The format of exhibition catalogues for trade fairs can range from A5-sized ‘saddle-stitched’ publications with descriptions of as few as 30-40 exhibitors, to much larger perfect-bound ‘stretched A5’ or A4-sized directories containing profiles on thousands of companies exhibiting at major international trade events such as The London Book Fair, SIAL (the Paris-based food exhibition), and Nuremberg International Toy Fair (Spielwarenmesse).

The exhibition organiser is ultimately responsible for publishing the catalogue for their own event. However, many organisers outsource the design, production and advertising sales for these publications to specialist exhibition catalogue contract publishers operating within the exhibitions industry.

Other common terms to describe the exhibition catalogue at a trade fair include 'event guide', 'show guide', 'show catalogue', 'exhibition directory', 'fair guide' or 'exhibition guide'. Often exhibition organisers will add the word 'official' to the front of the name of the publication (e.g. 'Official exhibition catalogue') to distinguish their publication from unofficial exhibition catalogues for their event produced by trade magazine publishers.

==Bibliography==
- The History of Japanese Photography, ed. Anne Wilkes Tucker, et al.
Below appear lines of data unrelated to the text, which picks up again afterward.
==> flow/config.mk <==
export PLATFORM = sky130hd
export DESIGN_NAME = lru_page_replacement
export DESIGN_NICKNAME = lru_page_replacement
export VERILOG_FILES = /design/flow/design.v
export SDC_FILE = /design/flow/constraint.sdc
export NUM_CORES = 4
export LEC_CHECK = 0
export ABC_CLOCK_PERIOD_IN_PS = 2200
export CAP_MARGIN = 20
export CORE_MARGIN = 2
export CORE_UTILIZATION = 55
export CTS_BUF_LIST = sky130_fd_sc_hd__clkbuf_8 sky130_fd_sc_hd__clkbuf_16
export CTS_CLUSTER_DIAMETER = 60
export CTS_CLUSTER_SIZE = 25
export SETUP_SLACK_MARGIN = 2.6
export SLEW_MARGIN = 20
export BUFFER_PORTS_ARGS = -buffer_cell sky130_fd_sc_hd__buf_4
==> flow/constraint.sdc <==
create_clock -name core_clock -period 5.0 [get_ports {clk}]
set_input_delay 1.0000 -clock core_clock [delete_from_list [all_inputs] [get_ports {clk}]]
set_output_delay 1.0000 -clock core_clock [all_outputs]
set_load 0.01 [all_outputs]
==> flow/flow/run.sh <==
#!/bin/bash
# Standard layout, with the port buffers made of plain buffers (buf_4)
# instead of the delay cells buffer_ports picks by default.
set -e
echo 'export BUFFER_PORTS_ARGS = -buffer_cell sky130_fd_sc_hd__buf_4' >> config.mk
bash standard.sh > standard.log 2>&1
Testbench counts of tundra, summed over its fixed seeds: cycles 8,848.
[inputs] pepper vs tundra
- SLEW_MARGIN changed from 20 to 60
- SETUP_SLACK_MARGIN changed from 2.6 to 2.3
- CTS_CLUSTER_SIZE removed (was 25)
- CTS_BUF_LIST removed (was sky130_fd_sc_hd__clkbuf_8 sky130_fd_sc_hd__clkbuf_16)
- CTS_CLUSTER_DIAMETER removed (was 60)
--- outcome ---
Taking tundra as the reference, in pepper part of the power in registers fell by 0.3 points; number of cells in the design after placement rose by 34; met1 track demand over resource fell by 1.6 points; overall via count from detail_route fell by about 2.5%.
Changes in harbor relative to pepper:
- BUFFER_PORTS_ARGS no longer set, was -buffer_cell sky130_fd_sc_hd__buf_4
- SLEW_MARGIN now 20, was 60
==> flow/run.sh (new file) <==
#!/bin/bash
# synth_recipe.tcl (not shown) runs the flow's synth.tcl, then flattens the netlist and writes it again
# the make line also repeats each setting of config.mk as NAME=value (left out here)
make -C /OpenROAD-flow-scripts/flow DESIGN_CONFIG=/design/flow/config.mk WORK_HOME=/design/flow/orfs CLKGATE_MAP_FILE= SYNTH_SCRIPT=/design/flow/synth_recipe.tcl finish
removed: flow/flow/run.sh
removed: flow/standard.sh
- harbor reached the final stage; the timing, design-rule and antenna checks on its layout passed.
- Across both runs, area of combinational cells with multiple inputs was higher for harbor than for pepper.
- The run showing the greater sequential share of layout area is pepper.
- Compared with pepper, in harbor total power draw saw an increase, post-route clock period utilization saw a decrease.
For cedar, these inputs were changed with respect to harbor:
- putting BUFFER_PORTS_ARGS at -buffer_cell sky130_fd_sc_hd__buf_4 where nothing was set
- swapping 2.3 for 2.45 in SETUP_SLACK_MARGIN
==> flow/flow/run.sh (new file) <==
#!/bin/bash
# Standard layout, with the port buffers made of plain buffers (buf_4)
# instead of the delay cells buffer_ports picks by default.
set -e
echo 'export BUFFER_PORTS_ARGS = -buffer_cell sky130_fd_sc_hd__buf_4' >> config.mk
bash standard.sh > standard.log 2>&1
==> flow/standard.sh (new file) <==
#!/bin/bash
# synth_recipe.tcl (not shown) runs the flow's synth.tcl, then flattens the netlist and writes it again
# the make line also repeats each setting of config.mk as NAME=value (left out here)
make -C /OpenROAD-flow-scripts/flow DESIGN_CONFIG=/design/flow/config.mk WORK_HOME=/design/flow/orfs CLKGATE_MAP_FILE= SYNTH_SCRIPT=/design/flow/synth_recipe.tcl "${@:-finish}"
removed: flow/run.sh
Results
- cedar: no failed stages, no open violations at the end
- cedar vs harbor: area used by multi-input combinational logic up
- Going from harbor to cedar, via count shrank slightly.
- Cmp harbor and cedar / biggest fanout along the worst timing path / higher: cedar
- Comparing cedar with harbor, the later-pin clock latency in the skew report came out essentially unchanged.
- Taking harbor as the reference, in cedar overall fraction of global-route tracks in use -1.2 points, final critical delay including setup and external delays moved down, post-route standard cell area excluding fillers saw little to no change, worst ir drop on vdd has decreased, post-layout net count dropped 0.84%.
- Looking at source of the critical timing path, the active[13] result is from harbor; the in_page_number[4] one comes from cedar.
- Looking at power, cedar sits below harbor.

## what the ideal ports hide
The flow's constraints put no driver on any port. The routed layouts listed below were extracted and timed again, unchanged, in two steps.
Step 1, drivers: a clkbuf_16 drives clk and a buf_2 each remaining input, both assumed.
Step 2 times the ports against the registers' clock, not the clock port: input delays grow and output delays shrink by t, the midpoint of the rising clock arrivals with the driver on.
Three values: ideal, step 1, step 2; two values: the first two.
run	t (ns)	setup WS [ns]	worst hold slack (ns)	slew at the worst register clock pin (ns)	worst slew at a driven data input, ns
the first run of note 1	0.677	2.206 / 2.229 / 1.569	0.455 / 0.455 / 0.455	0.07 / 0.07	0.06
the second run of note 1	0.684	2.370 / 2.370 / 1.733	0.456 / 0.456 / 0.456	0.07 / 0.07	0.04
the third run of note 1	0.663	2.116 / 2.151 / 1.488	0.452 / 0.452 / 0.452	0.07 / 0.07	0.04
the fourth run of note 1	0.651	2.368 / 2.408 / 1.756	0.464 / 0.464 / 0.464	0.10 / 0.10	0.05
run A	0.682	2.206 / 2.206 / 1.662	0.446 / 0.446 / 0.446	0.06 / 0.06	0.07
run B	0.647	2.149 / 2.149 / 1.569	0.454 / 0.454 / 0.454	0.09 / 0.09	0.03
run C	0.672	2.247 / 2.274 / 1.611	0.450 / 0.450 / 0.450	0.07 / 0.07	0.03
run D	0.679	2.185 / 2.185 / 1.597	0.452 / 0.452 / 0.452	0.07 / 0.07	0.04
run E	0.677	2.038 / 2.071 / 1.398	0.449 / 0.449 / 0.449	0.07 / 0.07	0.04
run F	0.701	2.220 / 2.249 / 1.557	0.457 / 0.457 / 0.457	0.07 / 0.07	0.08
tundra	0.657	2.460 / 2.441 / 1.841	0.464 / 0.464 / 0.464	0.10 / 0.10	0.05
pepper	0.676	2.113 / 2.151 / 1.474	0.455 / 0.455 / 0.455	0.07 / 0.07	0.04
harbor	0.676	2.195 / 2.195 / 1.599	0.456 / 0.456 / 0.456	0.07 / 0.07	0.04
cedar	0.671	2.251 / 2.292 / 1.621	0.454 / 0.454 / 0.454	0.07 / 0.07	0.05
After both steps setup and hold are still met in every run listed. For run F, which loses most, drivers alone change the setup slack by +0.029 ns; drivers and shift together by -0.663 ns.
Context: an optimization exercise on an open-source flow, tuned for small area, a short achievable clock period and few clock cycles. The choices shown serve that exercise and are no tape-out recipe. RTL that was checked went through simulation tests only; none was proved equivalent to the original. For runs 3 to 7, only the layout was checked, not whether the RTL still works. No activity file was given, so power comes from the tool's default toggle rates.

<file path="run.sh">
#!/bin/bash
# synth_recipe.tcl (not shown) runs the flow's synth.tcl, then flattens the netlist and writes it again
# the make line also repeats each setting of config.mk as NAME=value (left out here)
make -C /OpenROAD-flow-scripts/flow DESIGN_CONFIG=/design/flow/config.mk WORK_HOME=/design/flow/orfs CLKGATE_MAP_FILE= SYNTH_SCRIPT=/design/flow/synth_recipe.tcl finish
</file>
<file path="config.mk">
export PLATFORM = sky130hd
export DESIGN_NAME = lz77_encoder
export DESIGN_NICKNAME = lz77_encoder
export VERILOG_FILES = /design/flow/design.v
export SDC_FILE = /design/flow/constraint.sdc
export NUM_CORES = 4
export LEC_CHECK = 0
export CAP_MARGIN = 20
export CORE_MARGIN = 2
export CORE_UTILIZATION = 40
export SLEW_MARGIN = 20
</file>
<file path="constraint.sdc">
create_clock -name core_clock -period 17.0 [get_ports {clk}]
set_input_delay 3.4000 -clock core_clock [delete_from_list [all_inputs] [get_ports {clk}]]
set_output_delay 3.4000 -clock core_clock [all_outputs]
set_load 0.01 [all_outputs]
</file>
New Haven: Yale University Press, 2003. ISBN 0-300-09925-8. Exhibition held at the Museum of Fine Arts (Houston) and the Cleveland Museum of Art, 2003.
- Nakaji Yasui: Photographer 1903-1942 / Yasui Nakaji shashinshū (安井仲治写真集). Tokyo: Kyodo News, 2004. ISBN 4-7641-0542-X. Exhibition held at the Nagoya City Art Museum and Shoto Museum of Art (Shibuya), 2004-5. Text in both Japanese and English.
- Die Parler und der schöne Stil 1350-1400. Europäische Kunst unter den Luxemburgern, ed. Anton Legner. 3 + 2 vols. Cologne: Schnütgen-Museum, 1978 & 1980.
- Taninaka Yasunori no yume: Shinema to kafe to kaiki no maboroshi (谷中安規の夢:シネマとカフェと怪奇のまぼろし, The dreams of Yasunori Taninaka: Apparitions of the cinema, cafes and mysteries). Published by the exhibitors, 2003. Exhibition held at the Shoto Museum of Art, Suzaka Hanga Museum (Suzaka) and Utsunomiya Museum of Art (Utsunomiya), 2003-2004. Text in Japanese only.
- Works by 25 Photographers in their 20s / 25nin no 20dai no shashin (25人の20代の写真). Published by the exhibitor, 1995. Exhibition held at Kiyosato Museum of Photographic Arts (Kiyosato), 1995. Text in Japanese and English.